Dave, at a loss, would tell me I was going to be okay and stepped up with housework. I felt sorry for Landon, the remaining child at home who was trapped with a mom who was an emotional wreck.  It couldn't have been easy for him.

It was obvious even to to me that I needed medical help. I went to our family doctor and balled and balled. She gave me the depression test. It was no surprise that I scored at the top as severely depressed.  She referred me to Psychiatry. With my first appointment, I was diagnosed correctly and was put on two little pills that prevented me from ending up in a corner, wild eyed and licking my lips.

It took awhile getting off the bipolar express, but eventually my whacked-out brain chemistry evened out. I started feeling better. The turning point was when Amber got engaged. My girls both said, "Mom, now you have something to look forward to."

I stayed busy for the next months helping plan the wedding. The day of the wedding was glorious. It's hard to describe the feelings you have seeing your little girl walking down the aisle on her father's arm. While Paul and Amber took communion, I felt such abundant grace. I had been richly blessed by people who loved me through to the other side of a dark time. Life was good again. I felt joy.

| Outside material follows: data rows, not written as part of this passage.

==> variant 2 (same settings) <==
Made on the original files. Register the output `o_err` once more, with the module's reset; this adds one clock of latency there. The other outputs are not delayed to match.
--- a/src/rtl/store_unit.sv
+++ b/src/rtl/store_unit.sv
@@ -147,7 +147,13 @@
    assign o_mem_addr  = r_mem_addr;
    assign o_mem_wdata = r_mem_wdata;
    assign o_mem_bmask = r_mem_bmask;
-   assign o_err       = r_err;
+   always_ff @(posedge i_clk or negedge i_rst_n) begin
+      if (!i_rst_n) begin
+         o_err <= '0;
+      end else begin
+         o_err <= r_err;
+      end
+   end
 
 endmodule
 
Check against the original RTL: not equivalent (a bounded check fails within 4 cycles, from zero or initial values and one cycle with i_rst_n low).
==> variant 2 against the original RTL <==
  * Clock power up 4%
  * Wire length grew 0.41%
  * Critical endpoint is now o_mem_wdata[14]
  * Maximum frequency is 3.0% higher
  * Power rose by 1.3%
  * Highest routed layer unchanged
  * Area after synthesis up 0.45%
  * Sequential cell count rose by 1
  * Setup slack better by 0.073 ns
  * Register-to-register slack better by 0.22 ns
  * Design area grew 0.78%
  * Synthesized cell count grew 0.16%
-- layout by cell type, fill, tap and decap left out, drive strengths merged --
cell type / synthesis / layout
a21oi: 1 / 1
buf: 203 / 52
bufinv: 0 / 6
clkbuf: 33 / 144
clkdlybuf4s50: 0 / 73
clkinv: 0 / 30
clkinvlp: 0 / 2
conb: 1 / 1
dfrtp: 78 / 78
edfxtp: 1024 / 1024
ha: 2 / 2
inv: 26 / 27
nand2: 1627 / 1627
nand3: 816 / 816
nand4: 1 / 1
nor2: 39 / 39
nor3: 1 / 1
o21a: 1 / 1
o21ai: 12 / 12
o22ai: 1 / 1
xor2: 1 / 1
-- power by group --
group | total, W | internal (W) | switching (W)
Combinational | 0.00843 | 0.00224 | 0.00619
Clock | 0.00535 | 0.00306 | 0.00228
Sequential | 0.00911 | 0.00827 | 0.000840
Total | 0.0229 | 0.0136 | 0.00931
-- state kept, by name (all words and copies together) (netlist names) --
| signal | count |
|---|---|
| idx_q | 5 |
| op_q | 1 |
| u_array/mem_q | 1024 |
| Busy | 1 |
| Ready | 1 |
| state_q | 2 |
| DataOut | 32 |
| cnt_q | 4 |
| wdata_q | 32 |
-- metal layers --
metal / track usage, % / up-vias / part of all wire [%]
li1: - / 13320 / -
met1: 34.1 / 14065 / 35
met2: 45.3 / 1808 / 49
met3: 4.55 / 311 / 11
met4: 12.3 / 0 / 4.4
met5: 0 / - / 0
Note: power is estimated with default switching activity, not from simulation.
<file path="config.mk">
export PLATFORM = sky130hd
export DESIGN_NAME = iter_div
export DESIGN_NICKNAME = d
export VERILOG_FILES = /design/src/rtl/iter_div.sv
export SDC_FILE = /design/constraint.sdc
export NUM_CORES = 1
export LEC_CHECK = 0
export ABC_AREA = 1
export BUFFER_PORTS_ARGS = -buffer_cell sky130_fd_sc_hd__buf_2
export CAP_MARGIN = 15
export CELL_PAD_IN_SITES_DETAIL_PLACEMENT = 0
export CELL_PAD_IN_SITES_GLOBAL_PLACEMENT = 1
export CORE_MARGIN = 2
export CORE_UTILIZATION = 25
export CTS_BUF_LIST = sky130_fd_sc_hd__clkbuf_4 sky130_fd_sc_hd__clkbuf_8
export DETAILED_ROUTE_END_ITERATION = 12
export GPL_ROUTABILITY_DRIVEN = 0
export HOLD_SLACK_MARGIN = 0.03
export PLACE_DENSITY = 0.54
export SETUP_SLACK_MARGIN = 0.3
export SLEW_MARGIN = 5
export SYNTH_ARGS = -nofsm -noshare
export SYNTH_HDL_FRONTEND = slang
export SYNTH_SLANG_ARGS = --single-unit
</file>
<file path="constraint.sdc">
create_clock -name clk -period 5.6 [get_ports clk]
set_input_delay 1.12 -clock clk [delete_from_list [all_inputs] [get_ports clk]]
set_output_delay 1.12 -clock clk [all_outputs]
set_load 0.02 [all_outputs]
</file>
<file path="src/rtl/regfile_pkg.sv">
// Shared definitions for the register-file initiator: default sizes,
// FSM state codes and the command op encoding.
package regfile_pkg;

    localparam int unsigned DEFAULT_WIDTH  = 64;
    localparam int unsigned DEFAULT_DEPTH  = 16;
    localparam int unsigned DEFAULT_SELECT = 4;

    // FSM state codes
    localparam logic [2:0] IDLE  = 3'd0;
    localparam logic [2:0] WRITE = 3'd1;
    localparam logic [2:0] READ  = 3'd2;
    localparam logic [2:0] RESP  = 3'd3;
    localparam logic [2:0] CLEAR = 3'd4;

    // Value of cmd_write
    typedef enum logic {
        OP_READ  = 1'b0,
        OP_WRITE = 1'b1
    } op_e;

endpackage

</file>
<file path="src/rtl/regfile_rsp_reg.sv">
// Response capture/hold register. Loads both read words on capture and
// raises rsp_valid; the data stays frozen until the host takes it.
module regfile_rsp_reg
    import regfile_pkg::*;
#(
    parameter int unsigned WIDTH = DEFAULT_WIDTH
) (
    input  logic             clock,
    input  logic             reset,
    input  logic             capture,
    input  logic [WIDTH-1:0] rd_data1,
    input  logic [WIDTH-1:0] rd_data2,
    input  logic             rsp_ready,
    output logic             rsp_valid,
    output logic [WIDTH-1:0] rsp_data1,
    output logic [WIDTH-1:0] rsp_data2
);

    logic             valid_q;
    logic [WIDTH-1:0] data1_q;
    logic [WIDTH-1:0] data2_q;

    // Capture on request, drop valid on handshake, hold data otherwise
    always_ff @(posedge clock or posedge reset) begin
        if (reset) begin
            valid_q <= 1'b0;
            data1_q <= '0;
            data2_q <= '0;
        end else if (capture) begin
            valid_q <= 1'b1;
            data1_q <= rd_data1;
            data2_q <= rd_data2;
        end else if (valid_q && rsp_ready) begin
            valid_q <= 1'b0;
        end
    end

    assign rsp_valid = valid_q;
    assign rsp_data1 = data1_q;
    assign rsp_data2 = data2_q;

endmodule

</file>
<file path="src/rtl/regfile_initiator.sv">
// Register-file initiator: takes host read/write commands and plays them
// onto a level-sensitive register file with registered, non-overlapping
// cs/re/we strobes. Read results return on a valid/ready channel.
// Optional feature: define RF_CLEAR_EN to sweep zeros into every entry
// after reset before the first command is accepted.
module regfile_initiator
    import regfile_pkg::*;
#(
    parameter int unsigned WIDTH  = DEFAULT_WIDTH,
    parameter int unsigned DEPTH  = DEFAULT_DEPTH,
    parameter int unsigned SELECT = DEFAULT_SELECT
) (
    input  logic              clock,
    input  logic              reset,
    input  logic              cmd_valid,
    output logic              cmd_ready,
    input  logic              cmd_write,
    input  logic [SELECT-1:0] cmd_reg1,
    input  logic [SELECT-1:0] cmd_reg2,
    input  logic [WIDTH-1:0]  cmd_wdata,
    output logic              rsp_valid,
    input  logic              rsp_ready,
    output logic [WIDTH-1:0]  rsp_data1,
    output logic [WIDTH-1:0]  rsp_data2,
    output logic              busy,
    output logic              rf_cs,
    output logic              rf_re,
    output logic              rf_we,
    output logic [SELECT-1:0] rf_read_reg1,
    output logic [SELECT-1:0] rf_read_reg2,
    output logic [SELECT-1:0] rf_write_register,
    output logic [WIDTH-1:0]  rf_write_data,
    input  logic [WIDTH-1:0]  rf_read_data1,
    input  logic [WIDTH-1:0]  rf_read_data2
);

    if (DEPTH != (32'd1 << SELECT)) begin : g_depth_check
        $error("regfile_initiator: DEPTH must equal 2**SELECT");
    end

`ifdef RF_CLEAR_EN
    localparam logic [2:0] RESET_STATE = CLEAR;
`else
    localparam logic [2:0] RESET_STATE = IDLE;
`endif

    logic [2:0]        state_q, state_d;
    logic              cs_q, cs_d;
    logic              re_q, re_d;
    logic              we_q, we_d;
    logic              ready_q, ready_d;
    logic              busy_q, busy_d;
    logic [SELECT-1:0] rreg1_q, rreg1_d;
    logic [SELECT-1:0] rreg2_q, rreg2_d;
    logic [SELECT-1:0] wreg_q, wreg_d;
    logic [WIDTH-1:0]  wdata_q, wdata_d;
    logic              capture;
    logic              accept;
    logic              rsp_done;
`ifdef RF_CLEAR_EN
    logic [SELECT-1:0] clr_cnt_q, clr_cnt_d;
`endif

    assign accept   = cmd_valid && ready_q;
    assign rsp_done = rsp_valid && rsp_ready;

    // Next-state and next-output decode; every output is a flop loaded from here
    always_comb begin
        state_d = state_q;
        cs_d    = cs_q;
        re_d    = re_q;
        we_d    = we_q;
        ready_d = ready_q;
        busy_d  = busy_q;
        rreg1_d = rreg1_q;
        rreg2_d = rreg2_q;
        wreg_d  = wreg_q;
        wdata_d = wdata_q;
        capture = 1'b0;
`ifdef RF_CLEAR_EN
        clr_cnt_d = clr_cnt_q;
`endif
        case (state_q)
            IDLE: begin
                ready_d = 1'b1;
                busy_d  = 1'b0;
                cs_d    = 1'b0;
                re_d    = 1'b0;
                we_d    = 1'b0;
                if (accept) begin
                    ready_d = 1'b0;
                    busy_d  = 1'b1;
                    cs_d    = 1'b1;
                    if (cmd_write == OP_WRITE) begin
                        state_d = WRITE;
                        we_d    = 1'b1;
                        wreg_d  = cmd_reg1;
                        wdata_d = cmd_wdata;
                    end else begin
                        state_d = READ;
                        re_d    = 1'b1;
                        rreg1_d = cmd_reg1;
                        rreg2_d = cmd_reg2;
                    end
                end
            end
            WRITE: begin
                state_d = IDLE;
                cs_d    = 1'b0;
                we_d    = 1'b0;
                ready_d = 1'b1;
                busy_d  = 1'b0;
            end
            READ: begin
                // File output is valid for the whole READ cycle; sample it at the closing edge
                state_d = RESP;
                cs_d    = 1'b0;
                re_d    = 1'b0;
                capture = 1'b1;
            end
            RESP: begin
                if (rsp_done) begin
                    state_d = IDLE;
                    ready_d = 1'b1;
                    busy_d  = 1'b0;
                end
            end
`ifdef RF_CLEAR_EN
            CLEAR: begin
                // Leave once the write to the last entry has been on the pins for its cycle
                if (cs_q && (wreg_q == SELECT'(DEPTH - 1))) begin
                    state_d = IDLE;
                    cs_d    = 1'b0;
                    we_d    = 1'b0;
                    ready_d = 1'b1;
                    busy_d  = 1'b0;
                end else begin
                    cs_d      = 1'b1;
                    we_d      = 1'b1;
                    re_d      = 1'b0;
                    wreg_d    = clr_cnt_q;
                    wdata_d   = '0;
                    ready_d   = 1'b0;
                    busy_d    = 1'b1;
                    clr_cnt_d = clr_cnt_q + 1'b1;
                end
            end
`endif
            default: begin
                state_d = IDLE;
                cs_d    = 1'b0;
                re_d    = 1'b0;
                we_d    = 1'b0;
                ready_d = 1'b0;
                busy_d  = 1'b0;
            end
        endcase
    end

    // State and output flops; reset clears strobes asynchronously
    always_ff @(posedge clock or posedge reset) begin
        if (reset) begin
            state_q <= RESET_STATE;
            cs_q    <= 1'b0;
            re_q    <= 1'b0;
            we_q    <= 1'b0;
            ready_q <= 1'b0;
            busy_q  <= 1'b0;
            rreg1_q <= '0;
            rreg2_q <= '0;
            wreg_q  <= '0;
            wdata_q <= '0;
        end else begin
            state_q <= state_d;
            cs_q    <= cs_d;
            re_q    <= re_d;
            we_q    <= we_d;
            ready_q <= ready_d;
            busy_q  <= busy_d;
            rreg1_q <= rreg1_d;
            rreg2_q <= rreg2_d;
            wreg_q  <= wreg_d;
            wdata_q <= wdata_d;
        end
    end

`ifdef RF_CLEAR_EN
    // Sweep counter; reset restarts the clear from entry 0
    always_ff @(posedge clock or posedge reset) begin
        if (reset) begin
            clr_cnt_q <= '0;
        end else begin
            clr_cnt_q <= clr_cnt_d;
        end
    end
`endif

    regfile_rsp_reg #(
        .WIDTH (WIDTH)
    ) u_rsp_reg (
        .clock     (clock),
        .reset     (reset),
        .capture   (capture),
        .rd_data1  (rf_read_data1),
        .rd_data2  (rf_read_data2),
        .rsp_ready (rsp_ready),
        .rsp_valid (rsp_valid),
        .rsp_data1 (rsp_data1),
        .rsp_data2 (rsp_data2)
    );

    assign cmd_ready         = ready_q;
    assign busy              = busy_q;
    assign rf_cs             = cs_q;
    assign rf_re             = re_q;
    assign rf_we             = we_q;
    assign rf_read_reg1      = rreg1_q;
    assign rf_read_reg2      = rreg2_q;
    assign rf_write_register = wreg_q;
    assign rf_write_data     = wdata_q;

endmodule

</file>
**config.mk**
```make
export PLATFORM = sky130hd
export DESIGN_NAME = pe_ofmap_writeback
export DESIGN_NICKNAME = d
export VERILOG_FILES = /design/src/rtl/pe_ofmap_writeback.sv
export SDC_FILE = /design/constraint.sdc
export NUM_CORES = 1
export LEC_CHECK = 0
export CORE_ASPECT_RATIO = 0.75
export CORE_MARGIN = 1
export CORE_UTILIZATION = 45
export DETAILED_ROUTE_END_ITERATION = 10
export PLACE_DENSITY_LB_ADDON = 0.3
export SLEW_MARGIN = 20
export SYNTH_ARGS = -nofsm -noshare
export SYNTH_HDL_FRONTEND = slang
export SYNTH_SLANG_ARGS = --single-unit
```
**constraint.sdc**
```tcl
create_clock -name clk -period 3.65 [get_ports clk]
set_input_delay 0.5475 -clock clk [delete_from_list [all_inputs] [get_ports clk]]
set_output_delay 0.5475 -clock clk [all_outputs]
set_load 0.005 [all_outputs]
```
`config.mk`:
```
export PLATFORM = sky130hd
export DESIGN_NAME = wb_cmd_master
export DESIGN_NICKNAME = d
export VERILOG_FILES = /design/src/rtl/tb_wb_pkg.sv /design/src/rtl/wb_cmd_fifo.sv /design/src/rtl/wb_cmd_master.sv
export SDC_FILE = /design/constraint.sdc
export NUM_CORES = 1
export LEC_CHECK = 0
export ABC_AREA = 1
export ABC_CLOCK_PERIOD_IN_PS = 11300
export BUFFER_PORTS_ARGS = -buffer_cell sky130_fd_sc_hd__buf_2
export CAP_MARGIN = 30
export CORE_MARGIN = 2
export CORE_UTILIZATION = 35
export DETAILED_ROUTE_END_ITERATION = 10
export SETUP_SLACK_MARGIN = 0.5
export SKIP_CTS_REPAIR_TIMING = 1
export SKIP_LAST_GASP = 1
export SYNTH_ARGS = -nofsm -noshare
export SYNTH_HDL_FRONTEND = slang
export SYNTH_SLANG_ARGS = --single-unit
```
`constraint.sdc`:
```
create_clock -name clksys -period 11.3 [get_ports clksys]
set_input_delay 1.13 -clock clksys [delete_from_list [all_inputs] [get_ports clksys]]
set_output_delay 1.13 -clock clksys [all_outputs]
set_load 0.01 [all_outputs]
```
==> config.mk <==
export PLATFORM = sky130hd
export DESIGN_NAME = pipe_stage_reg
export DESIGN_NICKNAME = d
export VERILOG_FILES = /design/src/rtl/pipe_stage_reg.sv
export SDC_FILE = /design/constraint.sdc
export NUM_CORES = 1
export LEC_CHECK = 0
export BUFFER_PORTS_ARGS = -buffer_cell sky130_fd_sc_hd__buf_2
export CORE_AREA = 2 2 247 249
export DETAILED_ROUTE_END_ITERATION = 16
export DIE_AREA = 0 0 249 251
export HOLD_SLACK_MARGIN = 0.06
export SLEW_MARGIN = 40
export SYNTH_ARGS = -nofsm -noshare
export SYNTH_HDL_FRONTEND = slang
export SYNTH_SLANG_ARGS = --single-unit
==> constraint.sdc <==
create_clock -name clk -period 1.3 [get_ports clk]
set_input_delay 0.26 -clock clk [delete_from_list [all_inputs] [get_ports clk]]
set_output_delay 0.26 -clock clk [all_outputs]
set_load 0.05 [all_outputs]
--- src/rtl/render_scheduler_pkg.sv ---
// Shared widths, screen geometry, FSM encodings and command bundle
// for the page renderer's drawing scheduler.
package render_scheduler_pkg;

   localparam int COLOR_W   = 3;
   localparam int X_W       = 8;
   localparam int Y_W       = 7;
   localparam int CHAR_W    = 8;
   localparam int SIZE_W    = 3;
   localparam int SCREEN_W  = 160;
   localparam int SCREEN_H  = 120;
   localparam int GLYPH_DIM = 8;

   typedef enum logic [2:0] {
      IDLE    = 3'd0,
      RECT    = 3'd1,
      G_FETCH = 3'd2,
      G_WAIT  = 3'd3,
      G_EMIT  = 3'd4
   } state_t;

   typedef struct packed {
      logic [COLOR_W-1:0] color;
      logic [X_W-1:0]     x;
      logic [Y_W-1:0]     y;
      logic [X_W-1:0]     w;
      logic [Y_W-1:0]     h;
      logic [CHAR_W-1:0]  ch;
      logic [SIZE_W-1:0]  size;
   } cmd_t;

   function automatic logic on_screen(
      input logic [X_W:0] x,
      input logic [Y_W:0] y
   );
      return (x < (X_W+1)'(SCREEN_W)) &&
             (y < (Y_W+1)'(SCREEN_H));
   endfunction

endpackage

--- src/rtl/render_scheduler_if.sv ---
// Command, font ROM and pixel-write signals of the scheduler.
// slave is the scheduler's view, master the environment's.
interface render_scheduler_if;
   import render_scheduler_pkg::*;

   logic               txt_req;
   logic               txt_ack;
   logic [CHAR_W-1:0]  txt_char;
   logic [COLOR_W-1:0] txt_color;
   logic [SIZE_W-1:0]  txt_size;
   logic [X_W-1:0]     txt_x;
   logic [Y_W-1:0]     txt_y;

   logic               blk_req;
   logic               blk_ack;
   logic [COLOR_W-1:0] blk_color;
   logic [X_W-1:0]     blk_x;
   logic [Y_W-1:0]     blk_y;
   logic [X_W-1:0]     blk_w;
   logic [Y_W-1:0]     blk_h;

   logic [CHAR_W+2:0]  font_addr;
   logic [7:0]         font_data;

   logic               pix_valid;
   logic               pix_ready;
   logic [X_W-1:0]     pix_x;
   logic [Y_W-1:0]     pix_y;
   logic [COLOR_W-1:0] pix_color;
   logic               busy;

   modport slave (
      input  txt_req, txt_char, txt_color, txt_size, txt_x, txt_y,
      output txt_ack,
      input  blk_req, blk_color, blk_x, blk_y, blk_w, blk_h,
      output blk_ack,
      output font_addr,
      input  font_data,
      output pix_valid, pix_x, pix_y, pix_color,
      input  pix_ready,
      output busy
   );

   modport master (
      output txt_req, txt_char, txt_color, txt_size, txt_x, txt_y,
      input  txt_ack,
      output blk_req, blk_color, blk_x, blk_y, blk_w, blk_h,
      input  blk_ack,
      input  font_addr,
      output font_data,
      input  pix_valid, pix_x, pix_y, pix_color,
      output pix_ready,
      input  busy
   );

endinterface
`config.mk`:
```
export PLATFORM = sky130hd
export DESIGN_NAME = instr_encoder
export DESIGN_NICKNAME = d
export VERILOG_FILES = /design/src/rtl/instr_encoder_pkg.sv /design/src/rtl/instr_pack.sv /design/src/rtl/instr_encoder.sv
export SDC_FILE = /design/constraint.sdc
export NUM_CORES = 1
export LEC_CHECK = 0
export CORE_ASPECT_RATIO = 1.1
export CORE_MARGIN = 4
export CORE_UTILIZATION = 44
export DETAILED_ROUTE_END_ITERATION = 6
export GPL_ROUTABILITY_DRIVEN = 0
export PLACE_DENSITY = 0.87
export SYNTH_ARGS = -nofsm -noshare
export SYNTH_HDL_FRONTEND = slang
export SYNTH_SLANG_ARGS = --single-unit
```
`constraint.sdc`:
```
create_clock -name clk -period 1.9 [get_ports clk]
set_clock_uncertainty 0.2 [all_clocks]
set_input_delay 0.285 -clock clk [delete_from_list [all_inputs] [get_ports clk]]
set_output_delay 0.285 -clock clk [all_outputs]
set_load 0.05 [all_outputs]
```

With Terri, who keeps me laughing.
P.S. I think most women have times of depression. Depression can be situational, hormonal, spiritual, or biological. In my case it was a combination of all these. Get help if you have depression that is persistent. You're not alone.

What's helped me kick depression to the curb is blogging, laughing with friends and family, not taking myself too seriously, and exercising regularly. And taking those two terrific little pills every day.